Joining the dots to beat NCDs
Cross-sectoral collaboration is central to WHO’s integrated support to fast-track progress in several countries to achieve global NCD targets. These include reducing premature death from NCDs by 25% by 2025, and by one-third by 2030 in line with the United Nations Agenda for Sustainable Development. Iran has scaled up its political commitment to the highest level to tackle NCDs. The Supreme Council of Health and Food Security, led by Iranian President Hassan Rouhani, facilitates multisectoral collaboration across government, taking a “health in all” approach that considers health as integral to all policies, from agriculture and trade to urban planning.
In addition, the Ministry of Health and Medical Education has established a national NCD committee to coordinate its national NCD action plan. Health authorities have signed agreements with multiple ministries and organizations, like sport and education, to collaborate on beating NCDs, from promoting healthier lifestyles to producing healthier food.
“Physical activity should be enhanced in workplaces and in schools,” says President Rouhani. “People should be trained and encouraged to have a healthy diet and be sufficiently physically active. Intake of salt, sugar and fatty acid should be reduced. All sections of our society, individuals, government, NGOs, charities, have a shared responsibility for health and should collaborate with each other.”
The case for change
Such action is crucial in Iran, where NCDs account for over three-quarters of all deaths. In the past 20 years, NCD deaths have risen by 14.5%. An adult Iranian’s probability of dying prematurely (between 30 and 70 years) from one of the four main NCDs is now 17%.
Responding to the NCDs epidemic in all countries is feasible. But high-level commitment is essential. And in Iran, the country’s leadership is demonstrating such support.
“Iran is unique in harnessing its system and context to make it work for NCDs,” says Dr Asmus Hammerich, from WHO’s Eastern Mediterranean Regional Office’s Department of NCDs. “They have lots of engagement from all areas, including the political and economic sectors.”
Achieving outcomes on NCDs is feasible
In line with its sixth National Development Plan, Iran recently announced a €450 million (US$ 480 million) increase in its NCDs budget per year over the next five years, demonstrating action on NCDs is critical for its future.
Dietary risk factors, linked to cardiovascular diseases, diabetes and obesity, receive strong attention. The Food and Drug Administration urges manufacturers to reformulate products to contribute to a health-enabling environment by making healthier foods more available.
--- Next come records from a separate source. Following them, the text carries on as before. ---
Context: an optimization exercise on an open-source flow, tuned for small area. The choices shown serve that exercise and are no tape-out recipe. At most, simulation tests tie the RTL to the original design; equivalence was not proved. Function not checked in run 1: the RTL went through the layout flow alone. Power and IR drop assume default switching activity.

## flow/design.v (module list and top-level ports; edited modules follow where they fit)
// module IKAOPLL_srlatch: 14 lines
// module IKAOPLL_dlatch: 10 lines
// module IKAOPLL_sr: 26 lines
// module IKAOPLL_timinggen: 109 lines
// module IKAOPLL_reg: 313 lines
// module IKAOPLL_rw_synchronizer: 47 lines
// module IKAOPLL_d9reg: 21 lines
// module IKAOPLL_instrom: 226 lines
// module IKAOPLL_lfo: 72 lines
// module IKAOPLL_pg: 181 lines
// module IKAOPLL_eg: 293 lines
// module IKAOPLL_op: 182 lines
// module IKAOPLL_logsinrom: 45 lines
// module IKAOPLL_exprom: 45 lines
// module IKAOPLL_dac: 74 lines
// module IKAOPLL: 230 lines
// module opll_top: 49 lines
module opll_top (
    input   wire                i_CLK,
    input   wire                i_IC_n,
    input   wire                i_ALTPATCH_EN,
    input   wire                i_CS_n,
    input   wire                i_WR_n,
    input   wire                i_A0,
    input   wire        [7:0]   i_D,
    output  wire        [1:0]   o_D,
    output  wire                o_D_OE,
    output  wire                o_DAC_EN_MO,
    output  wire                o_DAC_EN_RO,
    output  wire                o_IMP_NOFLUC_SIGN,
    output  wire        [7:0]   o_IMP_NOFLUC_MAG,
    output  wire signed [9:0]   o_IMP_FLUC_SIGNED_MO,
    output  wire signed [9:0]   o_IMP_FLUC_SIGNED_RO,
    input   wire signed [4:0]   i_ACC_SIGNED_MOVOL,
    input   wire signed [4:0]   i_ACC_SIGNED_ROVOL,
    output  wire                o_ACC_SIGNED_STRB,
    output  wire signed [15:0]  o_ACC_SIGNED
);
  // ...
==> flow/run.sh <==
#!/bin/bash
# synth_recipe.tcl (not shown) runs the flow's synth.tcl, then flattens the netlist and writes it again
# the make line also repeats each setting of config.mk as NAME=value (left out here)
make -C /OpenROAD-flow-scripts/flow DESIGN_CONFIG=/design/flow/config.mk WORK_HOME=/design/flow/orfs CLKGATE_MAP_FILE= SYNTH_SCRIPT=/design/flow/synth_recipe.tcl finish
==> flow/config.mk <==
export PLATFORM = sky130hd
export DESIGN_NAME = opll_top
export DESIGN_NICKNAME = opll_top
export VERILOG_FILES = /design/flow/design.v
export SDC_FILE = /design/flow/constraint.sdc
export NUM_CORES = 4
export LEC_CHECK = 0
export ABC_AREA = 1
export CAP_MARGIN = 20
export CORE_MARGIN = 2
export CORE_UTILIZATION = 50
export CTS_CLUSTER_SIZE = 25
export SLEW_MARGIN = 20
==> flow/constraint.sdc <==
create_clock -name core_clock -period 9.0 [get_ports {i_CLK}]
set_input_delay 1.8000 -clock core_clock [delete_from_list [all_inputs] [get_ports {i_CLK}]]
set_output_delay 1.8000 -clock core_clock [all_outputs]
set_load 0.01 [all_outputs]
==> results by group, run 1 <==
Outcome
  • Outcome: complete, no violations

Worst setup path
  • Reg2reg end: u_IKAOPLL.u_OP.cyc19r_lswave_raw[10]$_DFFE_PN_
  • R2R Setup Slk: between 2 and 3 ns
  • CP Launch Point: u_IKAOPLL.u_TIMINGGEN.mcyccntr_lo[0]$_SDFFCE_PP0N_
  • Crit path top cell by count: inv_1

Floorplan
  • Io pins: 75

Global route
  • Met2 Use GR: 0.3447
  • Vias in the first global route: 41317
  • Met3 Track Usage GR: 0.03942

Detailed routing
  • Drt first pass iters: 6
  • Highest Signal Layer: met5
  • Initial drt markers: roughly 4000

Timing
  • Final setup viols: 0
  • Final worst path period need: roughly 6.4 ns
  • Fmax: between 0.15 and 0.2 GHz
  • Worst hold margin: 0.3167 ns

Worst hold path
  • Hold path cells: 0
  • Hold Path Sink: u_IKAOPLL.u_EG.att_ser[119]$_DFF_P_

Power and ir drop
  • Switching share of power: 0.3977
  • Sequential power: between 0.01 and 0.015 W

Synthesis
  • Seq cells post-synth: between 1500 and 2000
  • Syn_area_per_cell: between 10 and 15 µm²
  • Sequential element share of the synthesized area: 0.6003
  • Synth Area in Simple Gates: 0.1580

Placed design
  • Dpl ws: about 2.5 ns
  • GP Congestion: 0.9568

Cells and area
  • Multi-input combinational area share: 0.3102
  • Multi-input logic area: 22330 µm²
  • Multi-input combinational cell count: roughly 3800
  • Leading cell kind: registers
  • Layout Nets: between 6000 and 7000

Clock network
  • Htree depth: 4
  • Setup repair bufs after CTS: 0
==> module IKAOPLL_pg, before the edit <==
module IKAOPLL_pg #(parameter USE_PIPELINED_MULTIPLIER = 1) (
    input   wire            i_EMUCLK,  
    input   wire    [3:0]   i_DSEL,  
    input   wire            i_RST_n,
    input   wire            i_phi1_PCEN_n,  
    input   wire            i_phi1_NCEN_n,  
    input   wire            i_CYCLE_17, i_CYCLE_20, i_CYCLE_21,
    input   wire    [3:0]   i_TEST,
    input   wire            i_RHYTHM_EN,
    input   wire    [8:0]   i_FNUM,
    input   wire    [2:0]   i_BLOCK,
    input   wire            i_PM,
    input   wire    [2:0]   i_PMVAL,
    input   wire    [3:0]   i_MUL,
    input   wire            i_PG_PHASE_RST,
    output  wire    [9:0]   o_OP_PHASE
);
wire            emuclk = i_EMUCLK;
wire            phi1pcen_n = i_phi1_PCEN_n;
wire            phi1ncen_n = i_phi1_NCEN_n;
reg     [8:0]   cyc0r_fnum;
reg     [2:0]   cyc0r_block;
reg     [3:0]   cyc0r_mul;
reg             cyc0r_pm;
always @(posedge emuclk) if(!phi1ncen_n) begin
    cyc0r_fnum <= i_FNUM;
    cyc0r_block <= i_BLOCK;
    cyc0r_mul <= i_MUL;
    cyc0r_pm <= i_PM;
end
wire    [18:0]  cyc18r_phase_sr_out;
wire            cyc1c_pmamt_sign = i_PMVAL[2] & cyc0r_pm;
reg     [2:0]   cyc1c_pmamt_val;
always @(*) begin
    case(i_PMVAL[1:0] & {2{cyc0r_pm}})
        2'b00: cyc1c_pmamt_val = 3'b000                  ^ {3{cyc1c_pmamt_sign}};
        2'b01: cyc1c_pmamt_val = {1'b0, cyc0r_fnum[8:7]} ^ {3{cyc1c_pmamt_sign}};
        2'b10: cyc1c_pmamt_val = {cyc0r_fnum[8:6]}       ^ {3{cyc1c_pmamt_sign}};
        2'b11: cyc1c_pmamt_val = {1'b0, cyc0r_fnum[8:7]} ^ {3{cyc1c_pmamt_sign}};
    endcase
end
wire    [9:0]   debug_cyc1c_pmamt_full = {{7{cyc1c_pmamt_sign}}, cyc1c_pmamt_val} + cyc1c_pmamt_sign;
wire    [10:0]  cyc1c_phase_modded_val = {cyc0r_fnum, 1'b0} + {{7{cyc1c_pmamt_sign}}, cyc1c_pmamt_val} + cyc1c_pmamt_sign;
wire            cyc1c_phase_modded_msb = cyc1c_phase_modded_val[10] & ~cyc1c_pmamt_sign;
wire    [10:0]  cyc1c_phase_modded = {cyc1c_phase_modded_msb, cyc1c_phase_modded_val[9:0]}; 
reg     [13:0]  cyc1c_blockshifter0;
reg     [16:0]  cyc1c_blockshifter1;
always @(*) begin
    case(cyc0r_block[1:0])
        2'b00: cyc1c_blockshifter0 = {3'b000, cyc1c_phase_modded};
        2'b01: cyc1c_blockshifter0 = {2'b00, cyc1c_phase_modded, 1'b0};
        2'b10: cyc1c_blockshifter0 = {1'b0, cyc1c_phase_modded, 2'b00};
        2'b11: cyc1c_blockshifter0 = {cyc1c_phase_modded, 3'b000};
    endcase
    case(cyc0r_block[2])
        1'b0: cyc1c_blockshifter1 = {4'b0000, cyc1c_blockshifter0[13:1]};
        1'b1: cyc1c_blockshifter1 = {cyc1c_blockshifter0, 3'b000};
    endcase
end
reg     [3:0]   cyc1r_mul;
reg     [16:0]  cyc1r_phase_shifted;
always @(posedge emuclk) if(!phi1ncen_n) begin
    case(cyc0r_mul)
        4'h0: cyc1r_mul <= 4'd0;
        4'h1: cyc1r_mul <= 4'd1;
        4'h2: cyc1r_mul <= 4'd2;
        4'h3: cyc1r_mul <= 4'd3;
        4'h4: cyc1r_mul <= 4'd4;
        4'h5: cyc1r_mul <= 4'd5;
        4'h6: cyc1r_mul <= 4'd6;
        4'h7: cyc1r_mul <= 4'd7;
        4'h8: cyc1r_mul <= 4'd8;
        4'h9: cyc1r_mul <= 4'd9;
        4'hA: cyc1r_mul <= 4'd10;
        4'hB: cyc1r_mul <= 4'd10;
        4'hC: cyc1r_mul <= 4'd12;
        4'hD: cyc1r_mul <= 4'd12;
        4'hE: cyc1r_mul <= 4'd15;
        4'hF: cyc1r_mul <= 4'd15;
    endcase
    cyc1r_phase_shifted <= cyc1c_blockshifter1;
end
reg     [20:0]  cyc2r_phase_multiplied;  
always @(posedge emuclk) if(!phi1ncen_n) begin
    if(cyc1r_mul == 4'd0) cyc2r_phase_multiplied <= {5'b00000, cyc1r_phase_shifted[16:1]};
    else begin
        cyc2r_phase_multiplied <= cyc1r_phase_shifted * cyc1r_mul;
    end
end
wire    [19:0]  phase_out_ext = {1'b0, cyc18r_phase_sr_out};
wire    [4:0]   prev_dig_raw = ({5{i_DSEL[0]}} & phase_out_ext[4:0]) |
                               ({5{i_DSEL[1]}} & phase_out_ext[9:5]) |
                               ({5{i_DSEL[2]}} & phase_out_ext[14:10]) |
                               ({5{i_DSEL[3]}} & phase_out_ext[19:15]);
wire    [4:0]   prev_dig = (i_PG_PHASE_RST | i_TEST[2]) ? 5'd0 : prev_dig_raw;
reg     [39:0]  prev_ser;
always @(posedge emuclk) prev_ser <= {prev_ser[34:0], prev_dig};
wire    [4:0]   prev_ser_last = prev_ser[39:35];
wire    [19:0]  mul_ext = {1'b0, cyc2r_phase_multiplied[18:0]};
wire    [4:0]   mul_dig = ({5{i_DSEL[0]}} & mul_ext[4:0]) |
                          ({5{i_DSEL[1]}} & mul_ext[9:5]) |
                          ({5{i_DSEL[2]}} & mul_ext[14:10]) |
                          ({5{i_DSEL[3]}} & mul_ext[19:15]);
reg             sum_carry;
wire    [5:0]   sum_dig = mul_dig + prev_ser_last + (sum_carry & ~i_DSEL[0]);
always @(posedge emuclk) sum_carry <= sum_dig[5];
reg     [314:0] cur_ser;
always @(posedge emuclk) cur_ser <= {cur_ser[309:0], (i_RST_n ? sum_dig[4:0] : 5'd0)};
reg     [18:0]  cyc18r_phase_reg;
always @(posedge emuclk) if(!phi1ncen_n) cyc18r_phase_reg <= {cur_ser[59*5+:4], cur_ser[60*5+:5], cur_ser[61*5+:5], cur_ser[62*5+:5]};
assign  cyc18r_phase_sr_out = cyc18r_phase_reg;
wire            hh_phase_en = i_CYCLE_17 & i_RHYTHM_EN;
wire            sd_phase_en = i_CYCLE_20 & i_RHYTHM_EN;
wire            tc_phase_en = i_CYCLE_21 & i_RHYTHM_EN;
reg     [3:0]   hh_phase_z;
reg     [1:0]   tc_phase_z;
always @(posedge emuclk) if(!phi1pcen_n) begin
    if(i_CYCLE_17)  hh_phase_z <= {cyc18r_phase_sr_out[17:16], cyc18r_phase_sr_out[12:11]};
    if(!i_RST_n) tc_phase_z <= 2'b00;  
    else if(tc_phase_en) tc_phase_z <= {cyc18r_phase_sr_out[14], cyc18r_phase_sr_out[12]};
end
wire            hh_phase_z_d17 = hh_phase_z[3];
wire            hh_phase_z_d16 = hh_phase_z[2];
wire            hh_phase_z_d12 = hh_phase_z[1];
wire            hh_phase_z_d11 = hh_phase_z[0];
wire            tc_phase_z_d14 = tc_phase_z[1];
wire            tc_phase_z_d12 = tc_phase_z[0];
wire            scramble_phase = |{(hh_phase_z_d16 ^ hh_phase_z_d11),
                                   (hh_phase_z_d12 ^ tc_phase_z_d14),
                                   (tc_phase_z_d14 ^ tc_phase_z_d12)};
wire            noise_out;
wire            noise_inv = noise_out ^ scramble_phase;
reg     [9:0]   rhythm_phase;
always @(*) begin
    case({hh_phase_en, sd_phase_en, tc_phase_en})
        3'b100:  rhythm_phase = {scramble_phase, 1'b0, {2{noise_inv}}, ~noise_inv, 1'b1, 1'b0, ~noise_inv, 2'b00};  
        3'b010:  rhythm_phase = {hh_phase_z_d17, noise_out ^ hh_phase_z_d17, 8'b0000_0000};  
        3'b001:  rhythm_phase = {scramble_phase, 1'b1, 8'b0000_0000};
        default: rhythm_phase = 10'b00_0000_0000;
    endcase
end
wire            pgmem_out_en = ~((i_CYCLE_17 | i_CYCLE_20 | i_CYCLE_21) & i_RHYTHM_EN);
assign  o_OP_PHASE = rhythm_phase | (cyc18r_phase_sr_out[18:9] & {10{pgmem_out_en}});
reg     [22:0]  noise_lfsr;
wire            noise_lfsr_zero = noise_lfsr == 23'd0;
assign  noise_out = noise_lfsr[22];
always @(posedge emuclk) begin
    if(!i_RST_n) noise_lfsr <= 23'd0;  
    else begin if(!phi1ncen_n) begin
        noise_lfsr[0] <= (noise_lfsr[22] ^ noise_lfsr[8]) | noise_lfsr_zero | i_TEST[1];
        noise_lfsr[22:1] <= noise_lfsr[21:0];
    end end
end
reg     [4:0]   debug_cyccntr;
reg     [9:0]   debug_phasereg_static[0:17];
always @(posedge emuclk) if(!phi1ncen_n) begin
    if(i_CYCLE_21) debug_cyccntr <= 5'd0;
    else debug_cyccntr <= debug_cyccntr + 5'd1;
    case(debug_cyccntr)
        5'd0 : debug_phasereg_static[0]  <= o_OP_PHASE;  
        5'd3 : debug_phasereg_static[1]  <= o_OP_PHASE;  
        5'd1 : debug_phasereg_static[2]  <= o_OP_PHASE;  
        5'd4 : debug_phasereg_static[3]  <= o_OP_PHASE;  
        5'd2 : debug_phasereg_static[4]  <= o_OP_PHASE;  
        5'd5 : debug_phasereg_static[5]  <= o_OP_PHASE;  
        5'd6 : debug_phasereg_static[6]  <= o_OP_PHASE;  
        5'd9 : debug_phasereg_static[7]  <= o_OP_PHASE;  
        5'd7 : debug_phasereg_static[8]  <= o_OP_PHASE;  
        5'd10: debug_phasereg_static[9]  <= o_OP_PHASE;  
        5'd8 : debug_phasereg_static[10] <= o_OP_PHASE;  
        5'd11: debug_phasereg_static[11] <= o_OP_PHASE;  
        5'd12: debug_phasereg_static[12] <= o_OP_PHASE;  
        5'd15: debug_phasereg_static[13] <= o_OP_PHASE;  
        5'd13: debug_phasereg_static[14] <= o_OP_PHASE;  
        5'd16: debug_phasereg_static[15] <= o_OP_PHASE;  
        5'd14: debug_phasereg_static[16] <= o_OP_PHASE;  
        5'd17: debug_phasereg_static[17] <= o_OP_PHASE;  
        default: ;
    endcase
end
endmodule
==> module IKAOPLL_logsinrom, before the edit <==
module IKAOPLL_logsinrom (
    input   wire            i_EMUCLK,  
    input   wire            i_CEN_n,  
    input   wire    [4:0]   i_ADDR,
    output  reg     [45:0]  o_DATA
);
reg     [4:0]   addr_z;
always @(posedge i_EMUCLK) if(!i_CEN_n) addr_z <= i_ADDR;
always @(*) begin
    case(addr_z)
        5'd0 : o_DATA = 46'b11100111110100011101111_00110011001110101111010;
        5'd1 : o_DATA = 46'b10110101101100111101110_11000011100110000011010;
        5'd2 : o_DATA = 46'b10100101111101011000100_01011110001010100001010;
        5'd3 : o_DATA = 46'b10100001010111111111001_00101011100010010010011;
        5'd4 : o_DATA = 46'b10100001000110110110010_11110010001110010101001;
        5'd5 : o_DATA = 46'b01110101010110110010011_00100010000110100110010;
        5'd6 : o_DATA = 46'b01110101000110010011000_11010011100010000101001;
        5'd7 : o_DATA = 46'b01110001010101010101001_01000110000010010010001;
        5'd8 : o_DATA = 46'b01110001000001001011111_10111011101010010111011;
        5'd9 : o_DATA = 46'b01110001000000001011110_00101010101010101111001;
        5'd10: o_DATA = 46'b01001101110011001101101_10111110001010111110000;
        5'd11: o_DATA = 46'b01001101110010001100101_11100101010001100010111;
        5'd12: o_DATA = 46'b01001101100011000100110_11010111110110100011000;
        5'd13: o_DATA = 46'b01001101100010000010111_01000001010111011111011;
        5'd14: o_DATA = 46'b01001001110011000010110_11000001001011000011011;
        5'd15: o_DATA = 46'b01001001110001000100001_01110001101001011111110;
        5'd16: o_DATA = 46'b01001001110000000100000_11101000110101110010111;
        5'd17: o_DATA = 46'b01001000100101001010011_01111110110100101100100;
        5'd18: o_DATA = 46'b01001000100101001000010_01111000001111110100010;
        5'd19: o_DATA = 46'b01001000100100001000010_11100100000111001111011;
        5'd20: o_DATA = 46'b00011100010111001110001_11110100011001001110111;
        5'd21: o_DATA = 46'b00011100010111001100000_11011100100001010100111;
        5'd22: o_DATA = 46'b00011100010110001010001_11001100101011001101010;
        5'd23: o_DATA = 46'b00011100010110000000011_10010101110001101110111;
        5'd24: o_DATA = 46'b00011100000111000010010_10011101000101111001111;
        5'd25: o_DATA = 46'b00011100000101000110011_00001001011001110100101;
        5'd26: o_DATA = 46'b00011100000101000100011_00000001000101110100111;
        5'd27: o_DATA = 46'b00011100000100000110000_00011101010001110010110;
        5'd28: o_DATA = 46'b00011100000100000000001_10011001001001100100111;
        5'd29: o_DATA = 46'b00011000010101000010001_10000101011001100000110;
        5'd30: o_DATA = 46'b00011000010101000010000_00001001001001100010100;
        5'd31: o_DATA = 46'b00011000010001001000010_00010101010101000100101;
    endcase
end
endmodule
Since 2016, Iran has introduced a “traffic light” food labelling scheme; salt, sugar, and fat regulation; and restrictions on imports of palm oil or food containing it.
Subsequently, salt in fresh cheese has halved, from 4% to 2%. Levels of trans-fatty acids in cooking oils used at home, and by food industries, have been cut to below 2% and 5% as part of a push to reduce fats in Iranian diets by 10%. Sugar in flavoured, carbonated or fruit drinks has fallen below 10%. A health promotion campaign combatting obesity educates people on the benefits of healthy diets and physical activity.
The goal: a healthier society where NCDs don't threaten people’s wellbeing.
“The Islamic Republic of Iran is showing it is feasible for countries, and the world, to respond to the NCDs epidemic,” says Dr Oleg Chestnov, WHO’s assistant director-general for NCDs and mental health. “Through political commitment and all-of-government action, progress is being made to improve the health of Iranians, by protecting them from NCDs and providing needed care.”